◆ Task statement: When you reach the line containing "memories kept: 0" in the entries below, begin reproducing lines exactly, and stop once the line containing "gate-level depth less buffers: 35" is done.

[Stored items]

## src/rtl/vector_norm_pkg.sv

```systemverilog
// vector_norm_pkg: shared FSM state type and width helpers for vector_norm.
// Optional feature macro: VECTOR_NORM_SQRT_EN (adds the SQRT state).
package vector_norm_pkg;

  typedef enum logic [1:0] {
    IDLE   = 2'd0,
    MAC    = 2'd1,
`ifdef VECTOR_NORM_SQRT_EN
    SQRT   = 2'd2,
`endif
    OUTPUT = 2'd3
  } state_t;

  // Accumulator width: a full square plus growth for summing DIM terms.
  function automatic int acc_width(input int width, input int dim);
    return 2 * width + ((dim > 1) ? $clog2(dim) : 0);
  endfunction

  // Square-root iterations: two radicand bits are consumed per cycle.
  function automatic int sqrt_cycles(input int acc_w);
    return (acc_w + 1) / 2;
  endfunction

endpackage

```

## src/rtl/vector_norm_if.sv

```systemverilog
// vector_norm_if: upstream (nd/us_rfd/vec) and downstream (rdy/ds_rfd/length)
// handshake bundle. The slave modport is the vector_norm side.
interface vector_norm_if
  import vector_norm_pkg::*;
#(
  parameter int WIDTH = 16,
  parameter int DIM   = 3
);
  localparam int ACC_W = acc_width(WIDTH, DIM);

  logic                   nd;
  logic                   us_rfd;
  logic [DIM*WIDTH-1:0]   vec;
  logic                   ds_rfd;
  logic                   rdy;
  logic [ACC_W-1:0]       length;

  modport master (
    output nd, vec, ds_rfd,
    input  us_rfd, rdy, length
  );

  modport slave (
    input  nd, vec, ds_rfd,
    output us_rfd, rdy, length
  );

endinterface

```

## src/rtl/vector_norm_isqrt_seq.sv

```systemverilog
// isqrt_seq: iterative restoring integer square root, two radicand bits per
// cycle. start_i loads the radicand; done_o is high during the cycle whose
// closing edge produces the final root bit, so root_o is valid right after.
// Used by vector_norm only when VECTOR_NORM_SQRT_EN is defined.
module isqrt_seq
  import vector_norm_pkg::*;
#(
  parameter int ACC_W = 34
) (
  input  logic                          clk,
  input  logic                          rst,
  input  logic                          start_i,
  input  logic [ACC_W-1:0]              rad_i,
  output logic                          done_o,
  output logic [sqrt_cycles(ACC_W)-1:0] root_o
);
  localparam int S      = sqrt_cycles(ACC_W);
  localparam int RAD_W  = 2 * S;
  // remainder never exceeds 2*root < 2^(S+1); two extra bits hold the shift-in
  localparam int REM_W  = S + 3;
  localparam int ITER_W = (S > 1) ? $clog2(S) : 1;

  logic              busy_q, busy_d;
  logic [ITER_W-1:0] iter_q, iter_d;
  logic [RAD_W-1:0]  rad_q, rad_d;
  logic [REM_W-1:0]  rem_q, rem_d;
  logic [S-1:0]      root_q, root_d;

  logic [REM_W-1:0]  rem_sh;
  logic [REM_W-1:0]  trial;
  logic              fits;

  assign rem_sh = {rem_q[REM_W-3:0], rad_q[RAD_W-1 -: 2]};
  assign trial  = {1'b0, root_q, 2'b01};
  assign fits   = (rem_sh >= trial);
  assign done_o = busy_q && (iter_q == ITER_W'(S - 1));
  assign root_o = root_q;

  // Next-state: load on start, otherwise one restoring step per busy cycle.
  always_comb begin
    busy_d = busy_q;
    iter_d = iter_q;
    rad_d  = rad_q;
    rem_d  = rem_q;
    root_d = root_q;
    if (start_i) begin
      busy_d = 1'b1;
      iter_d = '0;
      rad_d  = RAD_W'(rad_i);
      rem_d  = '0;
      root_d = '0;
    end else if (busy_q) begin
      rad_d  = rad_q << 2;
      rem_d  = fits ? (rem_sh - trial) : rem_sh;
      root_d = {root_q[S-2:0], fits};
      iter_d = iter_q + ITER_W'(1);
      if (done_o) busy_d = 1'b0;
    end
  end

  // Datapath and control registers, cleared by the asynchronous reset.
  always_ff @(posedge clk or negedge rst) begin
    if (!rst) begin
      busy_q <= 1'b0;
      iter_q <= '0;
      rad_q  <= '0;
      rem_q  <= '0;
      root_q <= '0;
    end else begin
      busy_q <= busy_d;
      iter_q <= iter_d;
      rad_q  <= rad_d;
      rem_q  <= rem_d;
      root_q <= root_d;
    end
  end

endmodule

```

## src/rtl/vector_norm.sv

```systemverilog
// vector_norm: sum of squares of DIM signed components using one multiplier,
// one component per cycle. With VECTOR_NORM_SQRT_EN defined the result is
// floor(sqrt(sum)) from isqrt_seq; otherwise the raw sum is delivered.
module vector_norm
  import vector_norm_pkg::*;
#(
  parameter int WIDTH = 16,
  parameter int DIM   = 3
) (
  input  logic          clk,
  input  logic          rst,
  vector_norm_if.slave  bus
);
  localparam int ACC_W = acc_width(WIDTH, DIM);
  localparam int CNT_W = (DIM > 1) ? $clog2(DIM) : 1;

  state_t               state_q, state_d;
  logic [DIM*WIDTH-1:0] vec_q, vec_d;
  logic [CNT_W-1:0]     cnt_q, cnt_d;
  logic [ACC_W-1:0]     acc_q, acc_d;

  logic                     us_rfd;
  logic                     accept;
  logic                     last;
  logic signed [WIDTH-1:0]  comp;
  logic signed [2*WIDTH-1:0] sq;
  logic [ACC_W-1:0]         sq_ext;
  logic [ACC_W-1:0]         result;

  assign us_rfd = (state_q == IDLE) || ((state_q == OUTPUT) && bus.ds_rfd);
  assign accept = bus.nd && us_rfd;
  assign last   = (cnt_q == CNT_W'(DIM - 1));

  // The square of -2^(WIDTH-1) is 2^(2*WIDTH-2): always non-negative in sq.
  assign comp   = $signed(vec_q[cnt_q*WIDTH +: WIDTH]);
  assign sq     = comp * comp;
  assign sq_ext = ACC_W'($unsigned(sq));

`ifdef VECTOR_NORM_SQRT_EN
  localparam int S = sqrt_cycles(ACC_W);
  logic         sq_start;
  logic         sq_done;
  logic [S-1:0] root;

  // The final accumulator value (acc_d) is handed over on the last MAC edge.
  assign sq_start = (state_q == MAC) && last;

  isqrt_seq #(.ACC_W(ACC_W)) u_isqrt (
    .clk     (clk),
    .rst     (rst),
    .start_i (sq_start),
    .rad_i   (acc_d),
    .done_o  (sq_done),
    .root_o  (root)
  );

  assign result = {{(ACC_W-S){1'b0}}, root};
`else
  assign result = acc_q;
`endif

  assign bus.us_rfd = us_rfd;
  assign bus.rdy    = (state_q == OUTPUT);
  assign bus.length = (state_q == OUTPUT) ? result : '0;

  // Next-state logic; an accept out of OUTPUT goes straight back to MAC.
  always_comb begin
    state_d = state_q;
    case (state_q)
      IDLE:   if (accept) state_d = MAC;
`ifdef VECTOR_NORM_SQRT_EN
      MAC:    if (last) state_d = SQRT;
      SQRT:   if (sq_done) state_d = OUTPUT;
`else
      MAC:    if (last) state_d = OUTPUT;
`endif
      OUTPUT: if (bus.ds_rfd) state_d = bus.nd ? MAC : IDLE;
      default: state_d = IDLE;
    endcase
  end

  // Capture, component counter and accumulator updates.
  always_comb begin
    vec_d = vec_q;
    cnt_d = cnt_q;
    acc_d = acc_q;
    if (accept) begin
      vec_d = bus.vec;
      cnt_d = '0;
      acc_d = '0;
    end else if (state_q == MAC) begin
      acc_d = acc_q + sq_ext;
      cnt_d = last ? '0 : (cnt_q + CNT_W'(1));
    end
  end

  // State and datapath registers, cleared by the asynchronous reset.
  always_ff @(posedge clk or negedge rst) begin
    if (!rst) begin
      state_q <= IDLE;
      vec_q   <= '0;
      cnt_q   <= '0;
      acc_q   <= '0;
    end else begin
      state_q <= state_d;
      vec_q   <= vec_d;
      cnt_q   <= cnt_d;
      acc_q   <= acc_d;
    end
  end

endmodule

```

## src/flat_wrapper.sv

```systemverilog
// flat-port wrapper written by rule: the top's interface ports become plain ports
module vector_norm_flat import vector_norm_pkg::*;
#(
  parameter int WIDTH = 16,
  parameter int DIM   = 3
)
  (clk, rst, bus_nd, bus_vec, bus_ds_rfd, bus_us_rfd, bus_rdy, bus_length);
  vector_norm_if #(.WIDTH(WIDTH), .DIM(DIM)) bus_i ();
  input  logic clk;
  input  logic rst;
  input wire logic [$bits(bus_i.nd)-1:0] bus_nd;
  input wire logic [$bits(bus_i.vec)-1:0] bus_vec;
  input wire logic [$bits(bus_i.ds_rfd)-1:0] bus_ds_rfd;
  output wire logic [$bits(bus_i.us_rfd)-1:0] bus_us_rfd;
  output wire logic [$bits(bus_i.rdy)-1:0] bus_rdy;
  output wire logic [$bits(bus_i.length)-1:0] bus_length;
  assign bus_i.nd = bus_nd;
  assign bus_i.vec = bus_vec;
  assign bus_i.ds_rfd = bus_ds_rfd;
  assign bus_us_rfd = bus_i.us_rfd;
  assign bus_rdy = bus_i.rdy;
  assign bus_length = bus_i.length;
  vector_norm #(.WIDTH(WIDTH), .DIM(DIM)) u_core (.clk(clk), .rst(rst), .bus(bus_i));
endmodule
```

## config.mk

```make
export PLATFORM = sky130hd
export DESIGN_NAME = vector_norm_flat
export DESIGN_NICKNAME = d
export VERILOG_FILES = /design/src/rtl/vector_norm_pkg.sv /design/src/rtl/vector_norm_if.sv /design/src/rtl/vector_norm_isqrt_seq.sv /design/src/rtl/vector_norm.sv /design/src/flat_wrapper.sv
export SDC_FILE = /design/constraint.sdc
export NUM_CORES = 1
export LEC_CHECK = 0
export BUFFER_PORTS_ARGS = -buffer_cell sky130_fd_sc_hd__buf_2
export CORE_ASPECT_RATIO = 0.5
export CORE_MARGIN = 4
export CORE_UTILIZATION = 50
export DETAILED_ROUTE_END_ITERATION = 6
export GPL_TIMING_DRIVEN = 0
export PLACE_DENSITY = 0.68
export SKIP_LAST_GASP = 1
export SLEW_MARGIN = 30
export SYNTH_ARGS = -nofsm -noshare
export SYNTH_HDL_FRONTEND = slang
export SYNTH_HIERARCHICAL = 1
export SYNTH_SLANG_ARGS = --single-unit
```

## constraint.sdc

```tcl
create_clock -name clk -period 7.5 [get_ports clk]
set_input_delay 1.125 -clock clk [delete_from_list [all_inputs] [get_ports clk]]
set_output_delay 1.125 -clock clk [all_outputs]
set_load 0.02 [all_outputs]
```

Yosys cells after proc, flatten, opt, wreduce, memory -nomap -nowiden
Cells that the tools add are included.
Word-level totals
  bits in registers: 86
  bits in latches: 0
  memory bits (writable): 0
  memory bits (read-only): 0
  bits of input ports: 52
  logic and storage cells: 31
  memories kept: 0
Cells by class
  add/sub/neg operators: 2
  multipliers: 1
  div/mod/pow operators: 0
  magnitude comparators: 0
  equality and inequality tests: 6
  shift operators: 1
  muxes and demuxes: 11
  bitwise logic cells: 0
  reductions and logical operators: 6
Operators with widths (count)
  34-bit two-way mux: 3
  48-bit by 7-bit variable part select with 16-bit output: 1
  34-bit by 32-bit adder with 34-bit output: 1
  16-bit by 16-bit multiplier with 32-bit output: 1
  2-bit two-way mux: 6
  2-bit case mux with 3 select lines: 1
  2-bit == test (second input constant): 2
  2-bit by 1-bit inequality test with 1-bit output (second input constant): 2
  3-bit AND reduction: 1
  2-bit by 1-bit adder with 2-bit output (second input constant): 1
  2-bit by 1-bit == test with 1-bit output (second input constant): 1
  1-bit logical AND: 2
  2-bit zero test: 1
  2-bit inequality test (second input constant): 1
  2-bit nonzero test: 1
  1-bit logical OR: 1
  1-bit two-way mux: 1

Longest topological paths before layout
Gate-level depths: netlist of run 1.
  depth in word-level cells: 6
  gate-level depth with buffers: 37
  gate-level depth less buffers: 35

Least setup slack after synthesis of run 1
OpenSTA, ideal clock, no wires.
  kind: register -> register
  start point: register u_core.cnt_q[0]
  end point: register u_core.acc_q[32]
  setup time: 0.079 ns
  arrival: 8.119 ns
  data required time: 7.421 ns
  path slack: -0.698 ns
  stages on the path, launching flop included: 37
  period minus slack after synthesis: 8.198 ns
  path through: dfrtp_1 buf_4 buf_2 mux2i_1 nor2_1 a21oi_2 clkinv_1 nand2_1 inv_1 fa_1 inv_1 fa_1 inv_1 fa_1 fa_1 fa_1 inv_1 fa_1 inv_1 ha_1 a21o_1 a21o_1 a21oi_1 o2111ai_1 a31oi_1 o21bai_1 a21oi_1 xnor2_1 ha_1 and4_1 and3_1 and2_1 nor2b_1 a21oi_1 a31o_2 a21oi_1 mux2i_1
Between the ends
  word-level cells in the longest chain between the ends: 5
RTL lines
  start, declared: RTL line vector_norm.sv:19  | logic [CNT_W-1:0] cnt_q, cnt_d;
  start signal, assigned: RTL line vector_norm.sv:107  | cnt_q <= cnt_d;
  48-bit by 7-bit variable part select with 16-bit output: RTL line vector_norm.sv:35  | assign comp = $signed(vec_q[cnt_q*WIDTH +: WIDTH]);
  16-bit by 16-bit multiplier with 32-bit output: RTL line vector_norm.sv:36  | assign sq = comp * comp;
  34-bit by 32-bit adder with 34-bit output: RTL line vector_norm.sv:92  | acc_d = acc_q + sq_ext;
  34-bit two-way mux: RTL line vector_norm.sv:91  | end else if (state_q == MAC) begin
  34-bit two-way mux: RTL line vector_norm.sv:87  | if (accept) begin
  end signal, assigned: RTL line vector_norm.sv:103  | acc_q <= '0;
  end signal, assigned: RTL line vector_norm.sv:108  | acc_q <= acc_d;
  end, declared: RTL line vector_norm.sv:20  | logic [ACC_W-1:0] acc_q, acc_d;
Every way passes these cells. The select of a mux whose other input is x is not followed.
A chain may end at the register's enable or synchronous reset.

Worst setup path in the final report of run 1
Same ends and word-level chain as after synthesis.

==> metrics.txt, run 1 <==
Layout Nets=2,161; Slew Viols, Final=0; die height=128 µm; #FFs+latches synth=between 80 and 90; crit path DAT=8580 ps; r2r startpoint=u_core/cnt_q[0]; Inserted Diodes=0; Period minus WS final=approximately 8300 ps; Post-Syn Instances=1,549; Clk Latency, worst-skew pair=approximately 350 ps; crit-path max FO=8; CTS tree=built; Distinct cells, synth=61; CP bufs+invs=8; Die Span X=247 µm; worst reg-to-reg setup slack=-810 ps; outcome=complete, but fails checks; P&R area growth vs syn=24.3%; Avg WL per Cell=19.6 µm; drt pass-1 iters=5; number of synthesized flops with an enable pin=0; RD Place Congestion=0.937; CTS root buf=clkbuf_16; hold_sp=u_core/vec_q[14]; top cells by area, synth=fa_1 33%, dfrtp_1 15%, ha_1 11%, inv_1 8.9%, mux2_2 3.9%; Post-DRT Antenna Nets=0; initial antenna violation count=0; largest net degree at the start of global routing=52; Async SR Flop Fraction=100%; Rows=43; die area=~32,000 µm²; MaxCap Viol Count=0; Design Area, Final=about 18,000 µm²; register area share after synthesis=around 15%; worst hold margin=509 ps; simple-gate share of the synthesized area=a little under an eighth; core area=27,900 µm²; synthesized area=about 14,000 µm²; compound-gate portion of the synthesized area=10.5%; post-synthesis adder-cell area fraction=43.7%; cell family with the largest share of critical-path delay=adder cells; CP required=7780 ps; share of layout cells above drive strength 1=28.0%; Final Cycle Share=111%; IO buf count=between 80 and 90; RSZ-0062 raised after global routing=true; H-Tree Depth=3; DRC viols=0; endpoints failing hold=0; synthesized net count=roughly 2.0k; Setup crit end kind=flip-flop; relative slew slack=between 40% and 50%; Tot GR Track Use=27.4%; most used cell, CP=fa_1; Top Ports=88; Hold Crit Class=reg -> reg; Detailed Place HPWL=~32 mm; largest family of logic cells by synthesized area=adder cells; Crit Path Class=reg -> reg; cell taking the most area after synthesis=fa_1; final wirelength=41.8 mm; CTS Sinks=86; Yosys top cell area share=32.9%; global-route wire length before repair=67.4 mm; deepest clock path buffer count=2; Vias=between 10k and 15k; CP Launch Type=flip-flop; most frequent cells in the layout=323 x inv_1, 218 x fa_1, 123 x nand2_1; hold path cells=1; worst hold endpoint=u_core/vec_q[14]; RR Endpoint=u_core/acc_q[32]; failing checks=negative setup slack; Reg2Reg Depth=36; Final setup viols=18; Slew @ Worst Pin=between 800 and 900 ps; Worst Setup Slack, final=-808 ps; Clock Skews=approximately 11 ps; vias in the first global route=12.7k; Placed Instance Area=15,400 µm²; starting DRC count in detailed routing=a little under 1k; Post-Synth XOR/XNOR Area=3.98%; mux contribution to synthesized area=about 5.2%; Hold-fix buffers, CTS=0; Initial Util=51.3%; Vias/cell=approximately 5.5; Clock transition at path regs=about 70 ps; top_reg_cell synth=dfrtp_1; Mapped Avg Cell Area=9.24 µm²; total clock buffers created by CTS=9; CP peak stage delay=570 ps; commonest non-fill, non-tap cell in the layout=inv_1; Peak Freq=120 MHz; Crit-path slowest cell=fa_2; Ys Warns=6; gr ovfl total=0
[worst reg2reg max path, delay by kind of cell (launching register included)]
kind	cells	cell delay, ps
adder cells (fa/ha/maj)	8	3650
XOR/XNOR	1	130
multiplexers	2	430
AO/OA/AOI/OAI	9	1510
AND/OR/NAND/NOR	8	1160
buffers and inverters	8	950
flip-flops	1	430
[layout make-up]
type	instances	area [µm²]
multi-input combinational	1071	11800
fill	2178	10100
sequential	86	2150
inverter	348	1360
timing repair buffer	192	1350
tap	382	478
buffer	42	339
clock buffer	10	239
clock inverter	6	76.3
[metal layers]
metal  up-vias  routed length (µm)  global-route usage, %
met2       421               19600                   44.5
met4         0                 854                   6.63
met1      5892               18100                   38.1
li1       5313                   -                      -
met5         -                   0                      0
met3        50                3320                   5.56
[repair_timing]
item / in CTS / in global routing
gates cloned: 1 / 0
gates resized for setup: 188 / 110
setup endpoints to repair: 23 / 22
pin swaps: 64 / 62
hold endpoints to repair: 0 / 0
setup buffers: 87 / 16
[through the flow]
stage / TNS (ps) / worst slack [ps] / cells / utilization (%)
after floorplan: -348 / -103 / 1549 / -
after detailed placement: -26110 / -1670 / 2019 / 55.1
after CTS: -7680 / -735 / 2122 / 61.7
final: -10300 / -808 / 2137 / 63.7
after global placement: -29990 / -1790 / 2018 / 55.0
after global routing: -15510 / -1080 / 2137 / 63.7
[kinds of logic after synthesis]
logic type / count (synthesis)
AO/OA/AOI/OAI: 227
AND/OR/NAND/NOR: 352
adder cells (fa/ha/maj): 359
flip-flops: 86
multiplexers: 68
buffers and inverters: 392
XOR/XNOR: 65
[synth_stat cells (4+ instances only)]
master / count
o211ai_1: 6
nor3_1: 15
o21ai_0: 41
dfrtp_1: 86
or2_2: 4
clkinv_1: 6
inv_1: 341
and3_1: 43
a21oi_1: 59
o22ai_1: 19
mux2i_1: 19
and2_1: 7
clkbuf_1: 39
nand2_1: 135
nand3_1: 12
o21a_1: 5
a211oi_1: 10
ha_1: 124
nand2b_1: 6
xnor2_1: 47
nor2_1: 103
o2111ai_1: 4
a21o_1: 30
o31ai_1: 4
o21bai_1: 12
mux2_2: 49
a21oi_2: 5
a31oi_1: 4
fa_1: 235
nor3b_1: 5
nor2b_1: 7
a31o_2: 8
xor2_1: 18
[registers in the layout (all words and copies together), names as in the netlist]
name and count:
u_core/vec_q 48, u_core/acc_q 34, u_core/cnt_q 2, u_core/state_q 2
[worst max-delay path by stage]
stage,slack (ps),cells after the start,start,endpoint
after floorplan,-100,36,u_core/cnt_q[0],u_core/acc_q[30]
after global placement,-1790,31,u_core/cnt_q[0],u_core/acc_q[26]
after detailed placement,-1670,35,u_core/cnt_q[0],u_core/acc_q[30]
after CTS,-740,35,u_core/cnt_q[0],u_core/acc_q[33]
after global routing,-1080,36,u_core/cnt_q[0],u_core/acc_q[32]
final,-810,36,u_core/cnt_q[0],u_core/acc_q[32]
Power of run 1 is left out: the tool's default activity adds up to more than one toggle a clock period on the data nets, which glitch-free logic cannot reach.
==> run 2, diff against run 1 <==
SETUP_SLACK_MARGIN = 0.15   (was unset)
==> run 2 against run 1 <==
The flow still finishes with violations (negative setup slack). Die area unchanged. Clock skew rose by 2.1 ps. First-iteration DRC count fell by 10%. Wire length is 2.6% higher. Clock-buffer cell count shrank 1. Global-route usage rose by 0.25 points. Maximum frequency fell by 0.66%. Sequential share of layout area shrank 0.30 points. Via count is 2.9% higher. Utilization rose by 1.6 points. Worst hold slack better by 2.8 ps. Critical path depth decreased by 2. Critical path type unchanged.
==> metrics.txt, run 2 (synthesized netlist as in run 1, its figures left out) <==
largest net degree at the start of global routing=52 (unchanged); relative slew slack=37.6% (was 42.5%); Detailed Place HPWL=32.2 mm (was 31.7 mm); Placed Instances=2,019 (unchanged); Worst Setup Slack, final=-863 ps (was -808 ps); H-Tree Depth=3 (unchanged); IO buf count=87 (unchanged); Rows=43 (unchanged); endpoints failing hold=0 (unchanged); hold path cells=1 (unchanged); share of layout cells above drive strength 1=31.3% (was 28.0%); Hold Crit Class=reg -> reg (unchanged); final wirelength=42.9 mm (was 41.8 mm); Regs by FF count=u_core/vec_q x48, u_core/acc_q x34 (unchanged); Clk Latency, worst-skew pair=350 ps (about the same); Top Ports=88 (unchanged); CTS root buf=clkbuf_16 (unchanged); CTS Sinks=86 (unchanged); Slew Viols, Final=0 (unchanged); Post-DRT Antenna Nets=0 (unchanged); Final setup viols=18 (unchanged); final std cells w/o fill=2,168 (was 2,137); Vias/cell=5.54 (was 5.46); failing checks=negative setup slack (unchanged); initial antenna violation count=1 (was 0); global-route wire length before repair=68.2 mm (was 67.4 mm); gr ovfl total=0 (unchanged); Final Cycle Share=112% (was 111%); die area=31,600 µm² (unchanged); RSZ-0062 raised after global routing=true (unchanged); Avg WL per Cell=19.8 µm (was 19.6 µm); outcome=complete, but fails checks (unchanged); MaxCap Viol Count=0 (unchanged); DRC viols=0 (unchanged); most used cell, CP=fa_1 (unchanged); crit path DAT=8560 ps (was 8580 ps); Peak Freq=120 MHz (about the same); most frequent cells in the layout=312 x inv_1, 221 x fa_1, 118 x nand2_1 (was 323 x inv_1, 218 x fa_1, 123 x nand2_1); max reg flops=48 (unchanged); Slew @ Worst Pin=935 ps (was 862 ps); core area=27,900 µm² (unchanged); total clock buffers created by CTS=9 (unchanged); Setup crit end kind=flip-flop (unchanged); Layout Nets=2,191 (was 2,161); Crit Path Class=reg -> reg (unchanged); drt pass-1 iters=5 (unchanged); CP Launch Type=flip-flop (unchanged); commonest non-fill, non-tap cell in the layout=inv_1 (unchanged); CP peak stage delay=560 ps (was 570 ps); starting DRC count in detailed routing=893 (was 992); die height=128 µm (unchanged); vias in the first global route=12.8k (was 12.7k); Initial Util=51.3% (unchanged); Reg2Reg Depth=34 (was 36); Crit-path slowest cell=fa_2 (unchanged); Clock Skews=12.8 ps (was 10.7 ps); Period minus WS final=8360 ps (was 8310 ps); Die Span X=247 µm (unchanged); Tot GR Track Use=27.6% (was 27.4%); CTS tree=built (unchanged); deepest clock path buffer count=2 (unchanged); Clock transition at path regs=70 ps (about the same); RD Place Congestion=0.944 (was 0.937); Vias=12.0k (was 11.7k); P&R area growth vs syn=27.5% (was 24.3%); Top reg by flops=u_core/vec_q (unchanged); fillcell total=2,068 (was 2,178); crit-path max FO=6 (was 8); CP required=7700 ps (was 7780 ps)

◆ Task output:
  memories kept: 0
Cells by class
  add/sub/neg operators: 2
  multipliers: 1
  div/mod/pow operators: 0
  magnitude comparators: 0
  equality and inequality tests: 6
  shift operators: 1
  muxes and demuxes: 11
  bitwise logic cells: 0
  reductions and logical operators: 6
Operators with widths (count)
  34-bit two-way mux: 3
  48-bit by 7-bit variable part select with 16-bit output: 1
  34-bit by 32-bit adder with 34-bit output: 1
  16-bit by 16-bit multiplier with 32-bit output: 1
  2-bit two-way mux: 6
  2-bit case mux with 3 select lines: 1
  2-bit == test (second input constant): 2
  2-bit by 1-bit inequality test with 1-bit output (second input constant): 2
  3-bit AND reduction: 1
  2-bit by 1-bit adder with 2-bit output (second input constant): 1
  2-bit by 1-bit == test with 1-bit output (second input constant): 1
  1-bit logical AND: 2
  2-bit zero test: 1
  2-bit inequality test (second input constant): 1
  2-bit nonzero test: 1
  1-bit logical OR: 1
  1-bit two-way mux: 1

Longest topological paths before layout
Gate-level depths: netlist of run 1.
  depth in word-level cells: 6
  gate-level depth with buffers: 37
  gate-level depth less buffers: 35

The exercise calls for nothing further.